A crise no STF (Supremo Tribunal Federal) virou um jogo de risco para as duas principais campanhas presidenciais. Quem ganha com o noticiário de hoje pode estar na defensiva amanhã.
O PL sabia disso. Vinha explorando o desgaste do STF e comemorando o avanço do senador Flávio Bolsonaro (PL-RJ), mas também acompanhava investigações que poderiam mudar o foco da crise.
Uma delas avançou hoje e atingiu o entorno do filme sobre o ex-presidente Jair Bolsonaro. Flávio não é alvo, mas o episódio muda o cálculo da campanha: até onde subir o tom sem colocar em risco o terreno conquistado nos últimos dias.

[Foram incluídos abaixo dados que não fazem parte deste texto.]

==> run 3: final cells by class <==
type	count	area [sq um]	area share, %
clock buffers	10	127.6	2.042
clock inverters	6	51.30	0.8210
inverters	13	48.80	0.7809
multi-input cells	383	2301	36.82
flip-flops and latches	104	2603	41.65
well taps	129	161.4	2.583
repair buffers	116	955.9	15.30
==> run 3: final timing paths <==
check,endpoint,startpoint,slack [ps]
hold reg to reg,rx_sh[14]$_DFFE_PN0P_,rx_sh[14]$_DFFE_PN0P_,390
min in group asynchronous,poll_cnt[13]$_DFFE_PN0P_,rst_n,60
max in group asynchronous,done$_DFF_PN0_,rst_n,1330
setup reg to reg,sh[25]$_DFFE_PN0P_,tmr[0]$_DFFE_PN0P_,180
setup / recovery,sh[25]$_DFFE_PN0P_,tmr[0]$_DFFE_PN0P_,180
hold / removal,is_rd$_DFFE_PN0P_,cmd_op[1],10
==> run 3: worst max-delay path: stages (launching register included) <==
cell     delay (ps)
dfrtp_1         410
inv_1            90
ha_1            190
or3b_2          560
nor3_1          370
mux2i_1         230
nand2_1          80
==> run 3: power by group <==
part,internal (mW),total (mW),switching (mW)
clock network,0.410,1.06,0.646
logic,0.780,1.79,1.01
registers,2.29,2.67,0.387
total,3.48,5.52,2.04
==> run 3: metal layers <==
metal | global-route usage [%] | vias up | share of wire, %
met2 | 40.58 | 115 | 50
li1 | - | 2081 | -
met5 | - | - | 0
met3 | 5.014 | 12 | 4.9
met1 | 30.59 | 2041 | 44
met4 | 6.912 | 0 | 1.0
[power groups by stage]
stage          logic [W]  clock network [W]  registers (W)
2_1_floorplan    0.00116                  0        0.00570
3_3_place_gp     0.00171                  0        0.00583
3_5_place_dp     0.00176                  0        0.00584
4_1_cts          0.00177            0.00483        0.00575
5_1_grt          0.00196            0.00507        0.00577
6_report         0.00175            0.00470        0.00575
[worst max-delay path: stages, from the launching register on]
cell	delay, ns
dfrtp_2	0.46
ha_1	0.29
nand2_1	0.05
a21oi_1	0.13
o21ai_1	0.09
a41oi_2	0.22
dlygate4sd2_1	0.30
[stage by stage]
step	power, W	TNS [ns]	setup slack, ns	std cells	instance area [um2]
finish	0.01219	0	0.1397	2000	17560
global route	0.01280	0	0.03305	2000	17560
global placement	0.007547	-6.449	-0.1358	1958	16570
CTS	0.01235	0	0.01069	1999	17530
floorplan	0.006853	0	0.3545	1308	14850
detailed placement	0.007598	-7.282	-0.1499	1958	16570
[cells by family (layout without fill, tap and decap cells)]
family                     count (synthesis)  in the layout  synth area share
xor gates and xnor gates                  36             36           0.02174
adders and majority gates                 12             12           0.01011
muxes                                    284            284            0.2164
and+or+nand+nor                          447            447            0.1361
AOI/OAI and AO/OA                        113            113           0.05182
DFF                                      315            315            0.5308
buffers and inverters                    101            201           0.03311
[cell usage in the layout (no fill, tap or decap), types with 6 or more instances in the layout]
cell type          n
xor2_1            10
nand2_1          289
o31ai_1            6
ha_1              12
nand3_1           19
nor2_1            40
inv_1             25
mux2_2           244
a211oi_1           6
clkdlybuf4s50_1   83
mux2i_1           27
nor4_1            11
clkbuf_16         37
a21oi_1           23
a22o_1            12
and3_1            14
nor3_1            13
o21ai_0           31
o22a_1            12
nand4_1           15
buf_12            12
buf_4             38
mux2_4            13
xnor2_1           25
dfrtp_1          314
[src/rtl/pv_pkg.sv]
package pv_pkg;

    typedef enum logic [2:0] {
        ST_IDLE,
        ST_PULSE_REQ,
        ST_PULSE_WAIT,
        ST_READ_REQ,
        ST_READ_WAIT
    } pv_state_e;

    typedef enum logic [1:0] {
        RES_NONE    = 2'b00,
        RES_OK      = 2'b01,
        RES_LIMIT   = 2'b10,
        RES_DAMAGED = 2'b11
    } pv_result_e;

    typedef enum logic [1:0] {
        VD_RETRY,
        VD_OK,
        VD_LIMIT,
        VD_DAMAGED
    } pv_verdict_e;

    function automatic pv_result_e verdict_to_result(pv_verdict_e v);
        case (v)
            VD_OK:      return RES_OK;
            VD_LIMIT:   return RES_LIMIT;
            VD_DAMAGED: return RES_DAMAGED;
            default:    return RES_NONE;
        endcase
    endfunction

endpackage

[src/rtl/pv_grow.sv]
module pv_grow #(
    parameter int PAR_W = 32
) (
    input  logic [PAR_W-1:0] cur,
    output logic [PAR_W:0]   nxt
);
    localparam int EXT_W = PAR_W + 1;

    logic [EXT_W-1:0] cur_x;
    logic [EXT_W-1:0] inc;

    always_comb begin
        cur_x = {1'b0, cur};
        inc   = (cur_x + EXT_W'(9)) / EXT_W'(10);
        nxt   = cur_x + inc;
    end
endmodule

[src/rtl/pv_judge.sv]
module pv_judge
    import pv_pkg::*;
#(
    parameter int RES_W  = 20,
    parameter int PAR_W  = 32,
    parameter int DMG_TH = 30
) (
    input  logic             is_pgm,
    input  logic [RES_W-1:0] res,
    input  logic [RES_W-1:0] tgt_on,
    input  logic [RES_W-1:0] tgt_off,
    input  logic [PAR_W:0]   nxt,
    input  logic [PAR_W-1:0] ceiling,
    output pv_verdict_e      verdict
);
    logic damaged, reached, over;

    always_comb begin
        damaged = res < RES_W'(DMG_TH);
        reached = is_pgm ? (res <= tgt_on) : (res >= tgt_off);
        over    = nxt > {1'b0, ceiling};
        if (damaged)      verdict = VD_DAMAGED;
        else if (reached) verdict = VD_OK;
        else if (over)    verdict = VD_LIMIT;
        else              verdict = VD_RETRY;
    end
endmodule

[src/rtl/rram_pv_ctrl.sv]
module rram_pv_ctrl
    import pv_pkg::*;
#(
    parameter int          RES_W         = 20,
    parameter int          PAR_W         = 32,
    parameter int          AMP_W         = 16,
    parameter int          STEP_W        = 8,
    parameter int unsigned PGM_AMP       = 1000,
    parameter int unsigned PW_START      = 20,
    parameter int unsigned PW_MAX        = 1_000_000_000,
    parameter int unsigned ERS_WIDTH     = 100,
    parameter int unsigned ERS_AMP_START = 500,
    parameter int unsigned ERS_AMP_END   = 10000,
    parameter int          DMG_TH        = 30
) (
    input  logic                    clk,
    input  logic                    rst,
    input  logic                    start_pgm,
    input  logic                    start_ers,
    input  logic [RES_W-1:0]        tgt_on,
    input  logic [RES_W-1:0]        tgt_off,
    output logic                    pulse_valid,
    input  logic                    pulse_ready,
    output logic [PAR_W-1:0]        pulse_width,
    output logic signed [AMP_W-1:0] pulse_amp,
    input  logic                    pulse_ack,
    output logic                    read_valid,
    input  logic                    read_ready,
    input  logic                    read_ack,
    input  logic [RES_W-1:0]        read_res,
    output logic                    busy,
    output logic                    done,
    output logic [1:0]              status,
    output logic [STEP_W-1:0]       step_cnt
);
    localparam logic [PAR_W-1:0] PW_START_C  = PAR_W'(PW_START);
    localparam logic [PAR_W-1:0] PW_MAX_C    = PAR_W'(PW_MAX);
    localparam logic [PAR_W-1:0] EA_START_C  = PAR_W'(ERS_AMP_START);
    localparam logic [PAR_W-1:0] EA_END_C    = PAR_W'(ERS_AMP_END);
    localparam logic [PAR_W-1:0] ERS_WIDTH_C = PAR_W'(ERS_WIDTH);
    localparam logic [AMP_W-1:0] PGM_AMP_C   = AMP_W'(PGM_AMP);

    pv_state_e          state;
    logic               is_pgm;
    logic [PAR_W-1:0]   cur;
    logic [PAR_W:0]     nxt;
    logic [PAR_W-1:0]   ceiling;
    pv_verdict_e        verdict;
    pv_result_e         result_q;

    pv_grow #(.PAR_W(PAR_W)) u_grow (
        .cur (cur),
        .nxt (nxt)
    );

    assign ceiling = is_pgm ? PW_MAX_C : EA_END_C;

    pv_judge #(.RES_W(RES_W), .PAR_W(PAR_W), .DMG_TH(DMG_TH)) u_judge (
        .is_pgm  (is_pgm),
        .res     (read_res),
        .tgt_on  (tgt_on),
        .tgt_off (tgt_off),
        .nxt     (nxt),
        .ceiling (ceiling),
        .verdict (verdict)
    );

    assign pulse_valid = (state == ST_PULSE_REQ);
    assign read_valid  = (state == ST_READ_REQ);
    assign busy        = (state != ST_IDLE);
    assign pulse_width = is_pgm ? cur : ERS_WIDTH_C;
    assign pulse_amp   = is_pgm ? PGM_AMP_C : (AMP_W'(0) - cur[AMP_W-1:0]);
    assign status      = result_q;

    always_ff @(posedge clk) begin
        if (rst) begin
            state    <= ST_IDLE;
            is_pgm   <= 1'b0;
            cur      <= '0;
            step_cnt <= '0;
            done     <= 1'b0;
            result_q <= RES_NONE;
        end else begin
            done     <= 1'b0;
            result_q <= RES_NONE;
            case (state)
                ST_IDLE: begin
                    if (start_pgm || start_ers) begin
                        is_pgm   <= start_pgm;
                        cur      <= start_pgm ? PW_START_C : EA_START_C;
                        step_cnt <= '0;
                        state    <= ST_PULSE_REQ;
                    end
                end
                ST_PULSE_REQ: begin
                    if (pulse_ready) begin
                        step_cnt <= step_cnt + 1'b1;
                        state    <= ST_PULSE_WAIT;
                    end
                end
                ST_PULSE_WAIT: begin
                    if (pulse_ack) state <= ST_READ_REQ;
                end
                ST_READ_REQ: begin
                    if (read_ready) state <= ST_READ_WAIT;
                end
                ST_READ_WAIT: begin
                    if (read_ack) begin
                        if (verdict == VD_RETRY) begin
                            cur   <= nxt[PAR_W-1:0];
                            state <= ST_PULSE_REQ;
                        end else begin
                            done     <= 1'b1;
                            result_q <= verdict_to_result(verdict);
                            state    <= ST_IDLE;
                        end
                    end
                end
                default: state <= ST_IDLE;
            endcase
        end
    end

    // Handshake discipline
    assert_no_overlap_R4: assert property (@(posedge clk) disable iff (rst)
        !(pulse_valid && read_valid));

    assert_hold_request_R4: assert property (@(posedge clk) disable iff (rst)
        (pulse_valid && !pulse_ready) |=> (pulse_valid && $stable(pulse_width) && $stable(pulse_amp)));

    // Growth and ceiling
    assert_param_grows_R2: assert property (@(posedge clk) disable iff (rst)
        (state == ST_READ_WAIT && read_ack && verdict == VD_RETRY) |=> (cur > $past(cur)));

    assert_ceiling_R6: assert property (@(posedge clk) disable iff (rst)
        pulse_valid |-> (is_pgm ? (pulse_width <= PW_MAX_C) : (cur <= EA_END_C)));

    // Damage stop
    assert_damage_stop_R7: assert property (@(posedge clk) disable iff (rst)
        (state == ST_READ_WAIT && read_ack && read_res < RES_W'(DMG_TH))
        |=> (done && status == 2'b11 && !pulse_valid));

    // Result strobe
    assert_done_single_R9: assert property (@(posedge clk) disable iff (rst)
        done |=> !done);

    assert_status_quiet_R9: assert property (@(posedge clk) disable iff (rst)
        !done |-> (status == 2'b00));

    // Start while busy
    assert_mode_locked_R10: assert property (@(posedge clk) disable iff (rst)
        busy |=> $stable(is_pgm));

endmodule

[config.mk]
export PLATFORM = sky130hd
export DESIGN_NAME = rram_pv_ctrl
export DESIGN_NICKNAME = d
export VERILOG_FILES = /design/src/rtl/pv_pkg.sv /design/src/rtl/pv_grow.sv /design/src/rtl/pv_judge.sv /design/src/rtl/rram_pv_ctrl.sv
export SDC_FILE = /design/constraint.sdc
export NUM_CORES = 1
export LEC_CHECK = 0
export BUFFER_PORTS_ARGS = -buffer_cell sky130_fd_sc_hd__buf_2
export CAP_MARGIN = 20
export CORE_MARGIN = 3
export CORE_UTILIZATION = 45
export DETAILED_ROUTE_END_ITERATION = 8
export HOLD_SLACK_MARGIN = 0.05
export PLACE_DENSITY = 0.72
export SYNTH_ARGS = -nofsm -noshare
export SYNTH_HDL_FRONTEND = slang
export SYNTH_SLANG_ARGS = --single-unit
[constraint.sdc]
create_clock -name clk -period 21.8 [get_ports clk]
set_input_delay 1.09 -clock clk [delete_from_list [all_inputs] [get_ports clk]]
set_output_delay 1.09 -clock clk [all_outputs]
set_load 0.005 [all_outputs]
### Yosys cells after proc, flatten, opt, wreduce, memory -nomap -nowiden

Cells that the tools add are included.
W data, S select, Z words.

| word-level totals | value |
|---|---|
| register bits after elaboration | 47 |
| bits of input ports | 68 |
| output and inout bits | 62 |
| word-level logic and storage cells | 66 |

| cells by class | value |
|---|---|
| add/subtract/negate cells | 4 |
| div/mod/pow operators | 1 |
| $lt $le $gt $ge | 4 |
| equality and inequality tests | 13 |
| mux-type cells | 24 |
| bitwise gates (word level) | 2 |
| reduce and logical (&&, ||, !) cells | 12 |

Operators with widths:

| kind | number |
|---|---|
| $mux W32 | 4 |
| $pmux W32 S2 | 1 |
| $add A32 B33 Y33 | 1 |
| $add A32 B4 Y33 const B | 1 |
| $div A33 B4 Y33 const B | 1 |
| $gt A33 B30 Y1 | 1 |
| $mux W30 | 1 |
| $ge A20 B20 Y1 | 1 |
| $le A20 B20 Y1 | 1 |
| $lt A20 B5 Y1 const B | 1 |
| $mux W16 | 1 |
| $mux W8 | 2 |
| $pmux W8 S2 | 1 |
| $sub A1 B16 Y16 const A | 1 |
| $mux W3 | 5 |
| $pmux W3 S5 | 1 |
| $mux W9 | 1 |
| $add A8 B1 Y8 const B | 1 |
| $ne A2 B2 Y1 const B | 4 |
| $eq A3 B2 Y1 const B | 2 |
| $mux W2 | 3 |
| $pmux W2 S3 | 1 |
| $reduce_and A5 Y1 | 1 |
| $eq A2 B2 Y1 const B | 2 |
| other kinds (16) | 21 |

### Logic depth before layout (Yosys ltp)

| depth | value |
|---|---|
| depth after elaboration | 11 |
| mapped depth | 88 |

### Cells and area by module

From an unflattened synthesis, not the netlist that was laid out.

| second synthesis, totals | value |
|---|---|
| cells, all modules | 1520 |
| area, all modules | 10780.3 um^2 |

Modules (own cells, without submodules):

| module | times used | cells each | area an instance (um^2) | seq. area each (um^2) |
|---|---|---|---|---|
| pv_grow | 1 | 979 | 6507.5 | 0.0 |
| rram_pv_ctrl | 1 | 280 | 2403.6 | 940.9 |
| pv_judge | 1 | 261 | 1869.3 | 0.0 |

### Least setup slack after synthesis

No wires, ideal clock.

| timing path | value |
|---|---|
| path kind | flip-flop to flip-flop |
| start | reg cur[1] |
| end | reg cur[11] |
| setup time | 0.074 ns |
| arrival time | 15.756 ns |
| required time | 21.726 ns |
| setup slack | 5.970 ns |
| cell stages (with the launch flop) | 84 |
| buffers on the path | 7 |
| period minus slack after synthesis | 15.830 ns |
| cell sequence | dfxtp_1 > ha_1 > a21oi_1 > or4_4 > buf_6 > o21a_1 > nor2_1 > mux2_2 > o22ai_1 > o22a_1 > buf_2 > mux2_2 > o311ai_4 > nand3_2 > or4_1 > a31oi_2 > nor3_1 > or3_4 > [... 48 more ...] > o21bai_1 > a21oi_1 > o21bai_1 > a21oi_1 > xnor2_1 > ha_1 > nand4b_1 > nor4_1 > nand3b_1 > nor4_1 > nand2_1 > o22ai_1 > nand2_1 > nor4_1 > clkbuf_1 > clkbuf_1 > nand3_1 > a31oi_1 |

| between the ends | value |
|---|---|
| longest elaborated chain between the ends | 10 |

Ends and longest elaborated chain:

| what | line | RTL |
|---|---|---|
| start, declared | rram_pv_ctrl.sv:45 | `logic [PAR_W-1:0] cur;` |
| start signal, assigned | rram_pv_ctrl.sv:90 | `cur <= start_pgm ? PW_START_C : EA_START_C;` |
| start signal, assigned | rram_pv_ctrl.sv:110 | `cur <= nxt[PAR_W-1:0];` |
| $add A32 B4 Y33 | pv_grow.sv:14 | `inc = (cur_x + EXT_W'(9)) / EXT_W'(10);` |
| $div A33 B4 Y33 | pv_grow.sv:14 |  |
| $add A32 B33 Y33 (*) | pv_grow.sv:15 | `nxt = cur_x + inc;` |
| $gt A33 B30 Y1 | pv_judge.sv:21 | `over = nxt > {1'b0, ceiling};` |
| $mux W2 | pv_judge.sv:24 | `else if (over) verdict = VD_LIMIT;` |
| $mux W2 | pv_judge.sv:23 | `else if (reached) verdict = VD_OK;` |
| $mux W2 | pv_judge.sv:22 | `if (damaged) verdict = VD_DAMAGED;` |
| $logic_not A2 Y1 | rram_pv_ctrl.sv:109 | `if (verdict == VD_RETRY) begin` |
| $ne A2 B2 Y1 (no line) | - |  |
| $reduce_and A4 Y1 (no line) | - |  |

Every way passes the cells marked *; elsewhere a longest branch is shown, timed or not. The select of a mux whose other input is x is not followed.
A chain may end at the register's enable or synchronous reset.

### Final worst setup path

| timing path | value |
|---|---|
| start | reg cur[21] |
| end | reg cur[3] |

Same word-level chain as after synthesis.
===== src/rtl/iq_share_pkg.sv =====
package iq_share_pkg;
  typedef enum logic [1:0] {
    SHARE_DYNAMIC   = 2'd0,
    SHARE_PARTITION = 2'd1,
    SHARE_THRESHOLD = 2'd2
  } share_pol_e;
endpackage


===== src/rtl/iq_cap_calc.sv =====
module iq_cap_calc
  import iq_share_pkg::*;
#(
  parameter int unsigned NUM_ENTRIES = 8,
  parameter int unsigned NUM_THREADS = 2,
  parameter share_pol_e  POLICY      = SHARE_THRESHOLD,
  parameter int unsigned THRESH_PCT  = 75,
  parameter int unsigned CW          = $clog2(NUM_ENTRIES + 1)
) (
  input  logic                   clk_i,
  input  logic                   rst_ni,
  input  logic [NUM_THREADS-1:0] active_i,
  output logic [CW-1:0]          cap_o
);
  localparam int unsigned ACW     = $clog2(NUM_THREADS + 1);
  localparam int unsigned TAB_N   = 2 ** ACW;
  localparam int unsigned THR_CAP = NUM_ENTRIES * THRESH_PCT / 100;
  localparam int unsigned RST_CAP =
      (POLICY == SHARE_DYNAMIC)   ? NUM_ENTRIES :
      (POLICY == SHARE_PARTITION) ? NUM_ENTRIES / NUM_THREADS :
      (NUM_THREADS == 1)          ? NUM_ENTRIES : THR_CAP;

  logic [ACW-1:0] n_act;
  logic [CW-1:0]  cap_d, cap_q;
  logic [CW-1:0]  part_tab [TAB_N];

  always_comb begin
    n_act = '0;
    for (int i = 0; i < NUM_THREADS; i++) n_act = n_act + ACW'(active_i[i]);
  end

  // share table indexed by live active count; 0 or out of range -> all threads
  for (genvar k = 0; k < TAB_N; k++) begin : g_tab
    localparam int unsigned DIV = (k == 0 || k > NUM_THREADS) ? NUM_THREADS : k;
    assign part_tab[k] = CW'(NUM_ENTRIES / DIV);
  end

  if (POLICY == SHARE_DYNAMIC) begin : g_dyn
    assign cap_d = CW'(NUM_ENTRIES);
  end else if (POLICY == SHARE_PARTITION) begin : g_part
    assign cap_d = part_tab[n_act];
  end else begin : g_thr
    assign cap_d = (n_act == ACW'(1)) ? CW'(NUM_ENTRIES) : CW'(THR_CAP);
  end

  always_ff @(posedge clk_i or negedge rst_ni) begin
    if (!rst_ni) cap_q <= CW'(RST_CAP);
    else         cap_q <= cap_d;
  end

  assign cap_o = cap_q;
endmodule


===== src/rtl/iq_thread_ctr.sv =====
module iq_thread_ctr #(
  parameter int unsigned CW = 4
) (
  input  logic          clk_i,
  input  logic          rst_ni,
  input  logic          inc_i,
  input  logic          dec_i,
  output logic [CW-1:0] cnt_o
);
  logic [CW-1:0] cnt_q;

  always_ff @(posedge clk_i or negedge rst_ni) begin
    if (!rst_ni) begin
      cnt_q <= '0;
    end else begin
      unique case ({inc_i, dec_i})
        2'b10:   cnt_q <= cnt_q + CW'(1);
        2'b01:   if (cnt_q != '0) cnt_q <= cnt_q - CW'(1);
        default: cnt_q <= cnt_q;
      endcase
    end
  end

  assign cnt_o = cnt_q;
endmodule


===== src/rtl/iq_share_alloc.sv =====
module iq_share_alloc
  import iq_share_pkg::*;
#(
  parameter int unsigned NUM_ENTRIES = 8,
  parameter int unsigned NUM_THREADS = 2,
  parameter share_pol_e  POLICY      = SHARE_THRESHOLD,
  parameter int unsigned THRESH_PCT  = 75,
  localparam int unsigned CW         = $clog2(NUM_ENTRIES + 1)
) (
  input  logic                            clk_i,
  input  logic                            rst_ni,
  input  logic [NUM_THREADS-1:0]          active_i,
  input  logic [NUM_THREADS-1:0]          ins_req_i,
  input  logic [NUM_THREADS-1:0]          rel_i,
  output logic [NUM_THREADS-1:0]          full_o,
  output logic [NUM_THREADS-1:0]          ins_err_o,
  output logic [NUM_THREADS-1:0][CW-1:0]  thr_free_o,
  output logic [CW-1:0]                   glob_free_o
);
  localparam int unsigned SW = CW + $clog2(NUM_THREADS) + 1;

  logic [CW-1:0]                  cap;
  logic [NUM_THREADS-1:0][CW-1:0] cnt;
  logic [NUM_THREADS-1:0]         grant;
  logic [SW-1:0]                  occ_sum;

  iq_cap_calc #(
    .NUM_ENTRIES(NUM_ENTRIES), .NUM_THREADS(NUM_THREADS),
    .POLICY(POLICY), .THRESH_PCT(THRESH_PCT), .CW(CW)
  ) u_cap (
    .clk_i(clk_i), .rst_ni(rst_ni), .active_i(active_i), .cap_o(cap)
  );

  for (genvar t = 0; t < NUM_THREADS; t++) begin : g_thr
    iq_thread_ctr #(.CW(CW)) u_ctr (
      .clk_i(clk_i), .rst_ni(rst_ni),
      .inc_i(grant[t]), .dec_i(rel_i[t]), .cnt_o(cnt[t])
    );

    logic [CW-1:0] head;
    assign head          = (cap > cnt[t]) ? (cap - cnt[t]) : '0;
    assign full_o[t]     = (glob_free_o == '0) || (cnt[t] >= cap);
    assign thr_free_o[t] = (head < glob_free_o) ? head : glob_free_o;
  end

  always_comb begin
    occ_sum = '0;
    for (int t = 0; t < NUM_THREADS; t++) occ_sum = occ_sum + SW'(cnt[t]);
  end

  assign glob_free_o = CW'(SW'(NUM_ENTRIES) - occ_sum);

  // fixed priority, lowest thread first, bounded by global free space
  always_comb begin
    logic [CW-1:0] taken;
    taken = '0;
    grant = '0;
    for (int t = 0; t < NUM_THREADS; t++) begin
      if (ins_req_i[t] && !full_o[t] && (taken < glob_free_o)) begin
        grant[t] = 1'b1;
        taken    = taken + CW'(1);
      end
    end
  end

  assign ins_err_o = ins_req_i & ~grant;
endmodule


===== config.mk =====
export PLATFORM = sky130hd
export DESIGN_NAME = iq_share_alloc
export DESIGN_NICKNAME = d
export VERILOG_FILES = /design/src/rtl/iq_share_pkg.sv /design/src/rtl/iq_cap_calc.sv /design/src/rtl/iq_thread_ctr.sv /design/src/rtl/iq_share_alloc.sv
export SDC_FILE = /design/constraint.sdc
export NUM_CORES = 1
export LEC_CHECK = 0
export ABC_AREA = 1
export BUFFER_PORTS_ARGS = -buffer_cell sky130_fd_sc_hd__buf_2
export CAP_MARGIN = 10
export CORE_UTILIZATION = 59
export CTS_BUF_LIST = sky130_fd_sc_hd__clkbuf_2
export CTS_CLUSTER_SIZE = 8
export DETAILED_ROUTE_END_ITERATION = 6
export HOLD_SLACK_MARGIN = 0.06
export PLACE_DENSITY = 0.83
export SETUP_SLACK_MARGIN = 0.2
export SLEW_MARGIN = 25
export SYNTH_ARGS = -nofsm -noshare
export SYNTH_HDL_FRONTEND = slang
export SYNTH_SLANG_ARGS = --single-unit

===== constraint.sdc =====
create_clock -name clk_i -period 4.05 [get_ports clk_i]
set_input_delay 0.81 -clock clk_i [delete_from_list [all_inputs] [get_ports clk_i]]
set_output_delay 0.81 -clock clk_i [all_outputs]
set_load 0.1 [all_outputs]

O presidente Luiz Inácio Lula da Silva (PT) faz o cálculo inverso. Pressionado pelas pesquisas, o presidente tenta ampliar o foco da crise e defende que todo o caso Master seja aberto. Isso enquanto a campanha petista ainda tenta ganhar fôlego diante da falta de empolgação de parte da própria base.
A reta final ganha, assim, um componente novo: não basta explorar o desgaste do adversário. É preciso evitar que o próximo capítulo mude novamente quem está no ataque e quem está na defensiva.